Provided material section start

From an optimization exercise on the open Yosys and OpenROAD flow, aimed at small area and a short achievable clock period; shortcuts taken in it are not production practice.
Function was not checked in any run shown here: the RTL went through the layout flow alone.

## flow/design.v (module list and top-level ports; edited modules follow where they fit)
// module Mul12_CS: 243 lines
// module Tab_P12: 14 lines
// module Tab_P16: 14 lines
// module Tab_P20: 14 lines
// module Tab_F12: 14 lines
// module Tab_F12x2: 14 lines
// module CSA: 11 lines
// module Butterfly_Unit: 101 lines
module Butterfly_Unit (
    input clk,
    input reset,
    input [1:0] operation,   
    input valid_in,
    input [11:0] a_in,
    input [11:0] b_in,
    input [11:0] zeta,
    output reg [11:0] a_out,
    output reg [11:0] b_out,
    output reg valid_out
);
  // ...
==> flow/run.sh <==
#!/bin/bash
# synth_recipe.tcl (not shown) runs the flow's synth.tcl, then flattens the netlist and writes it again
# the make line also repeats each setting of config.mk as NAME=value (left out here)
make -C /OpenROAD-flow-scripts/flow DESIGN_CONFIG=/design/flow/config.mk WORK_HOME=/design/flow/orfs CLKGATE_MAP_FILE= SYNTH_SCRIPT=/design/flow/synth_recipe.tcl finish
==> flow/config.mk <==
export PLATFORM = sky130hd
export DESIGN_NAME = Butterfly_Unit
export DESIGN_NICKNAME = Butterfly_Unit
export VERILOG_FILES = /design/flow/design.v
export SDC_FILE = /design/flow/constraint.sdc
export NUM_CORES = 4
export LEC_CHECK = 0
export CAP_MARGIN = 20
export CORE_MARGIN = 2
export CORE_UTILIZATION = 40
export SETUP_SLACK_MARGIN = 3.4
export SLEW_MARGIN = 20
==> flow/constraint.sdc <==
create_clock -name core_clock -period 6.5 [get_ports {clk}]
set_input_delay 1.3000 -clock core_clock [delete_from_list [all_inputs] [get_ports {clk}]]
set_output_delay 1.3000 -clock core_clock [all_outputs]
set_load 0.01 [all_outputs]
==> results_dict.tcl, run 1 <==
set metrics [dict create \
    synth-compound-area-share_pct 12.9 \
    rsz0062_at_grt "yes" \
    critical_path_class "flip-flop to flip-flop" \
    grt.total_usage_pct 19.2 \
    multi_input_gates 1270 \
    dp_slack_ns 2.17 \
    status "finished clean" \
    use_met2_pct 34.2 \
    cts.clk_slew.worst_paths_ns 0.09 \
    worst_pin_slew_ns 1.03 \
    cts_sinks 196 \
    sh_seq_area_pct 18.7 \
    synth_seq_cells 196 \
    report.final.setup_viol 0 \
    synth_most_common_cell "inv_1" \
    vias_per_cell 5.07 \
    top_layer "met4" \
    clockBufferCount 17 \
    drc 0 \
    grt_pass1_wl_um 67000 \
    dominant_cells "multi-input combinational cells" \
    synth_common_cells "314 x inv_1, 196 x dfxtp_1, 174 x ha_1, 171 x fa_1, 137 x and2_1" \
    synth_top_area_cell "dfxtp_1" \
    synthDominantCellAreaShare_pct 23.3 \
    cpMaxStageDelayCell "fa_1" \
    grt_use_met1_pct 24.3 \
    synthArstFlopShare_pct 0 \
    synth_xor_xnor_area_share_pct 5.25 \
    grt_pass1_vias 13200 \
    synthTopCellsByArea "dfxtp_1 23%, fa_1 20%, ha_1 13%, inv_1 7.0%, and2_1 5.1%" \
    postCtsHoldBufs 0 \
    r2r-end "r4[7]" \
    layout_commonest_cell "inv_1" \
    start_util_pct 40.3 \
    ys_types 90 \
]
==> module CSA, before the edit <==
module CSA #(parameter W = 8) (
    input  [W-1:0] a,
    input  [W-1:0] b,
    input  [W-1:0] c,
    output [W-1:0] s,
    output [W-1:0] y       
);
    wire [W-1:0] maj = (a & b) | (a & c) | (b & c);
    assign s = a ^ b ^ c;
    assign y = {maj[W-2:0], 1'b0};
endmodule
Context: an optimization exercise on an open-source flow, tuned for small area. The choices shown serve that exercise and are no tape-out recipe. Function was checked by simulation only, so behaviour that the tests miss may differ from the original.

==> flow/design.v (outline; a module is shown in full before it is edited, if it fits) <==
// module gb_fa: 4 lines
// module gb_ha: 4 lines
// module gb_maj: 3 lines
// module gb_xor: 3 lines
// module gb_nor: 3 lines
// module gb_and: 3 lines
// module gb_inv: 3 lines
// module gaussian_blur: 1544 lines
module gaussian_blur #(
   parameter PIXEL_DEPTH = 8,
   parameter KERNEL_SIZE = 7,
   parameter PPC = 1
) (
   input bit clk,
   input bit rst_n,
   input logic [KERNEL_SIZE*(KERNEL_SIZE+PPC-1)*PIXEL_DEPTH-1:0] in_data,
   output logic [PIXEL_DEPTH-1:0] out_pixel
);
  // ...
==> flow/flow/run.sh <==
#!/bin/bash
# The standard layout, with two changes: the port buffers use the smallest buffer cell,
# and after placement resizing every logic cell goes back to drive strength 1.
set -euo pipefail
export BUFFER_PORTS_ARGS="-buffer_cell sky130_fd_sc_hd__buf_1"
export POST_RESIZE_TCL="$(pwd)/flow/downsize.tcl"
bash standard.sh > standard_flow.log 2>&1
==> flow/flow/downsize.tcl <==
# After placement resizing: put every logic cell back to its smallest drive strength.
# Later timing repair (after CTS and global routing) sizes up whatever needs it.
set db [ord::get_db]
set n 0
foreach inst [[ord::get_db_block] getInsts] {
  set m [[$inst getMaster] getName]
  if { [regexp {^(sky130_fd_sc_hd__[a-z0-9]+)_([0-9]+)$} $m -> base drv] && $drv > 1
       && ![string match "*clk*" $base] && ![string match "*tap*" $base]
       && ![string match "*dly*" $base] } {
    if { [$db findMaster ${base}_1] ne "NULL" } {
      replace_cell [$inst getName] ${base}_1
      incr n
    }
  }
}
puts "downsize: $n cells set to drive strength 1"
==> flow/standard.sh <==
#!/bin/bash
# synth_recipe.tcl (not shown) runs the flow's synth.tcl, then flattens the netlist and writes it again
# the make line also repeats each setting of config.mk as NAME=value (left out here)
make -C /OpenROAD-flow-scripts/flow DESIGN_CONFIG=/design/flow/config.mk WORK_HOME=/design/flow/orfs CLKGATE_MAP_FILE= SYNTH_SCRIPT=/design/flow/synth_recipe.tcl "${@:-finish}"
==> flow/config.mk <==
export PLATFORM = sky130hd
export DESIGN_NAME = gaussian_blur
export DESIGN_NICKNAME = gaussian_blur
export VERILOG_FILES = /design/flow/design.v
export SDC_FILE = /design/flow/constraint.sdc
export NUM_CORES = 4
export LEC_CHECK = 0
export CAP_MARGIN = 20
export CORE_MARGIN = 2
export CORE_UTILIZATION = 40
export CTS_BUF_LIST = sky130_fd_sc_hd__clkbuf_2
export CTS_CLUSTER_SIZE = 16
export SLEW_MARGIN = 20
export SYNTH_HIERARCHICAL = 1
export SYNTH_MINIMUM_KEEP_SIZE = 0
==> flow/constraint.sdc <==
create_clock -name core_clock -period 16.0 [get_ports {clk}]
set_input_delay 3.2000 -clock core_clock [delete_from_list [all_inputs] [get_ports {clk}]]
set_output_delay 3.2000 -clock core_clock [all_outputs]
set_load 0.01 [all_outputs]
==> reports/qor.csv, run 1 <==
metric;value;unit
status;complete, no violations;
Pins Over Slew Limit;0;
largest net degree at the start of global routing;9;
post-DR vias/cell;4.494;
WP depth;32;
most used standard cell by instance count after synthesis;fa_1;
Largest delay share family, worst path;adder cells;
Reg area;160.2;µm²
sequential cell area share;1.356;%
GR Layer Usage met2;33.59;%
uppermost layer routed;met5;
post-synthesis adder-cell area fraction;96.32;%
gr ovfl total;0;
# IOs;402;
most area-hungry cell type in the Yosys netlist;fa_1;
compound-gate portion of the synthesized area;0;%
Post-synth EDFFs;0;
Non-Filler Instances;1263;
Multi-input gate area;9651;µm²
post-synthesis simple-gate area fraction;0.9474;%
CTS Buf Count;3;
main combinational cell family by area after synthesis;adder cells;
RSZ-0062 raised after global routing;false;
CP max stage cell;fa_1;
final net count;1817;
CP Class;in -> reg;
TNS Setup;0;ns
ClkCell Share;0.1271;%
Top reg by flops;out_pixel;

Provided material section end

Description of the task: From the entries above, show each line that includes the string "base".

Finished task:
  if { [regexp {^(sky130_fd_sc_hd__[a-z0-9]+)_([0-9]+)$} $m -> base drv] && $drv > 1
       && ![string match "*clk*" $base] && ![string match "*tap*" $base]
       && ![string match "*dly*" $base] } {
    if { [$db findMaster ${base}_1] ne "NULL" } {
      replace_cell [$inst getName] ${base}_1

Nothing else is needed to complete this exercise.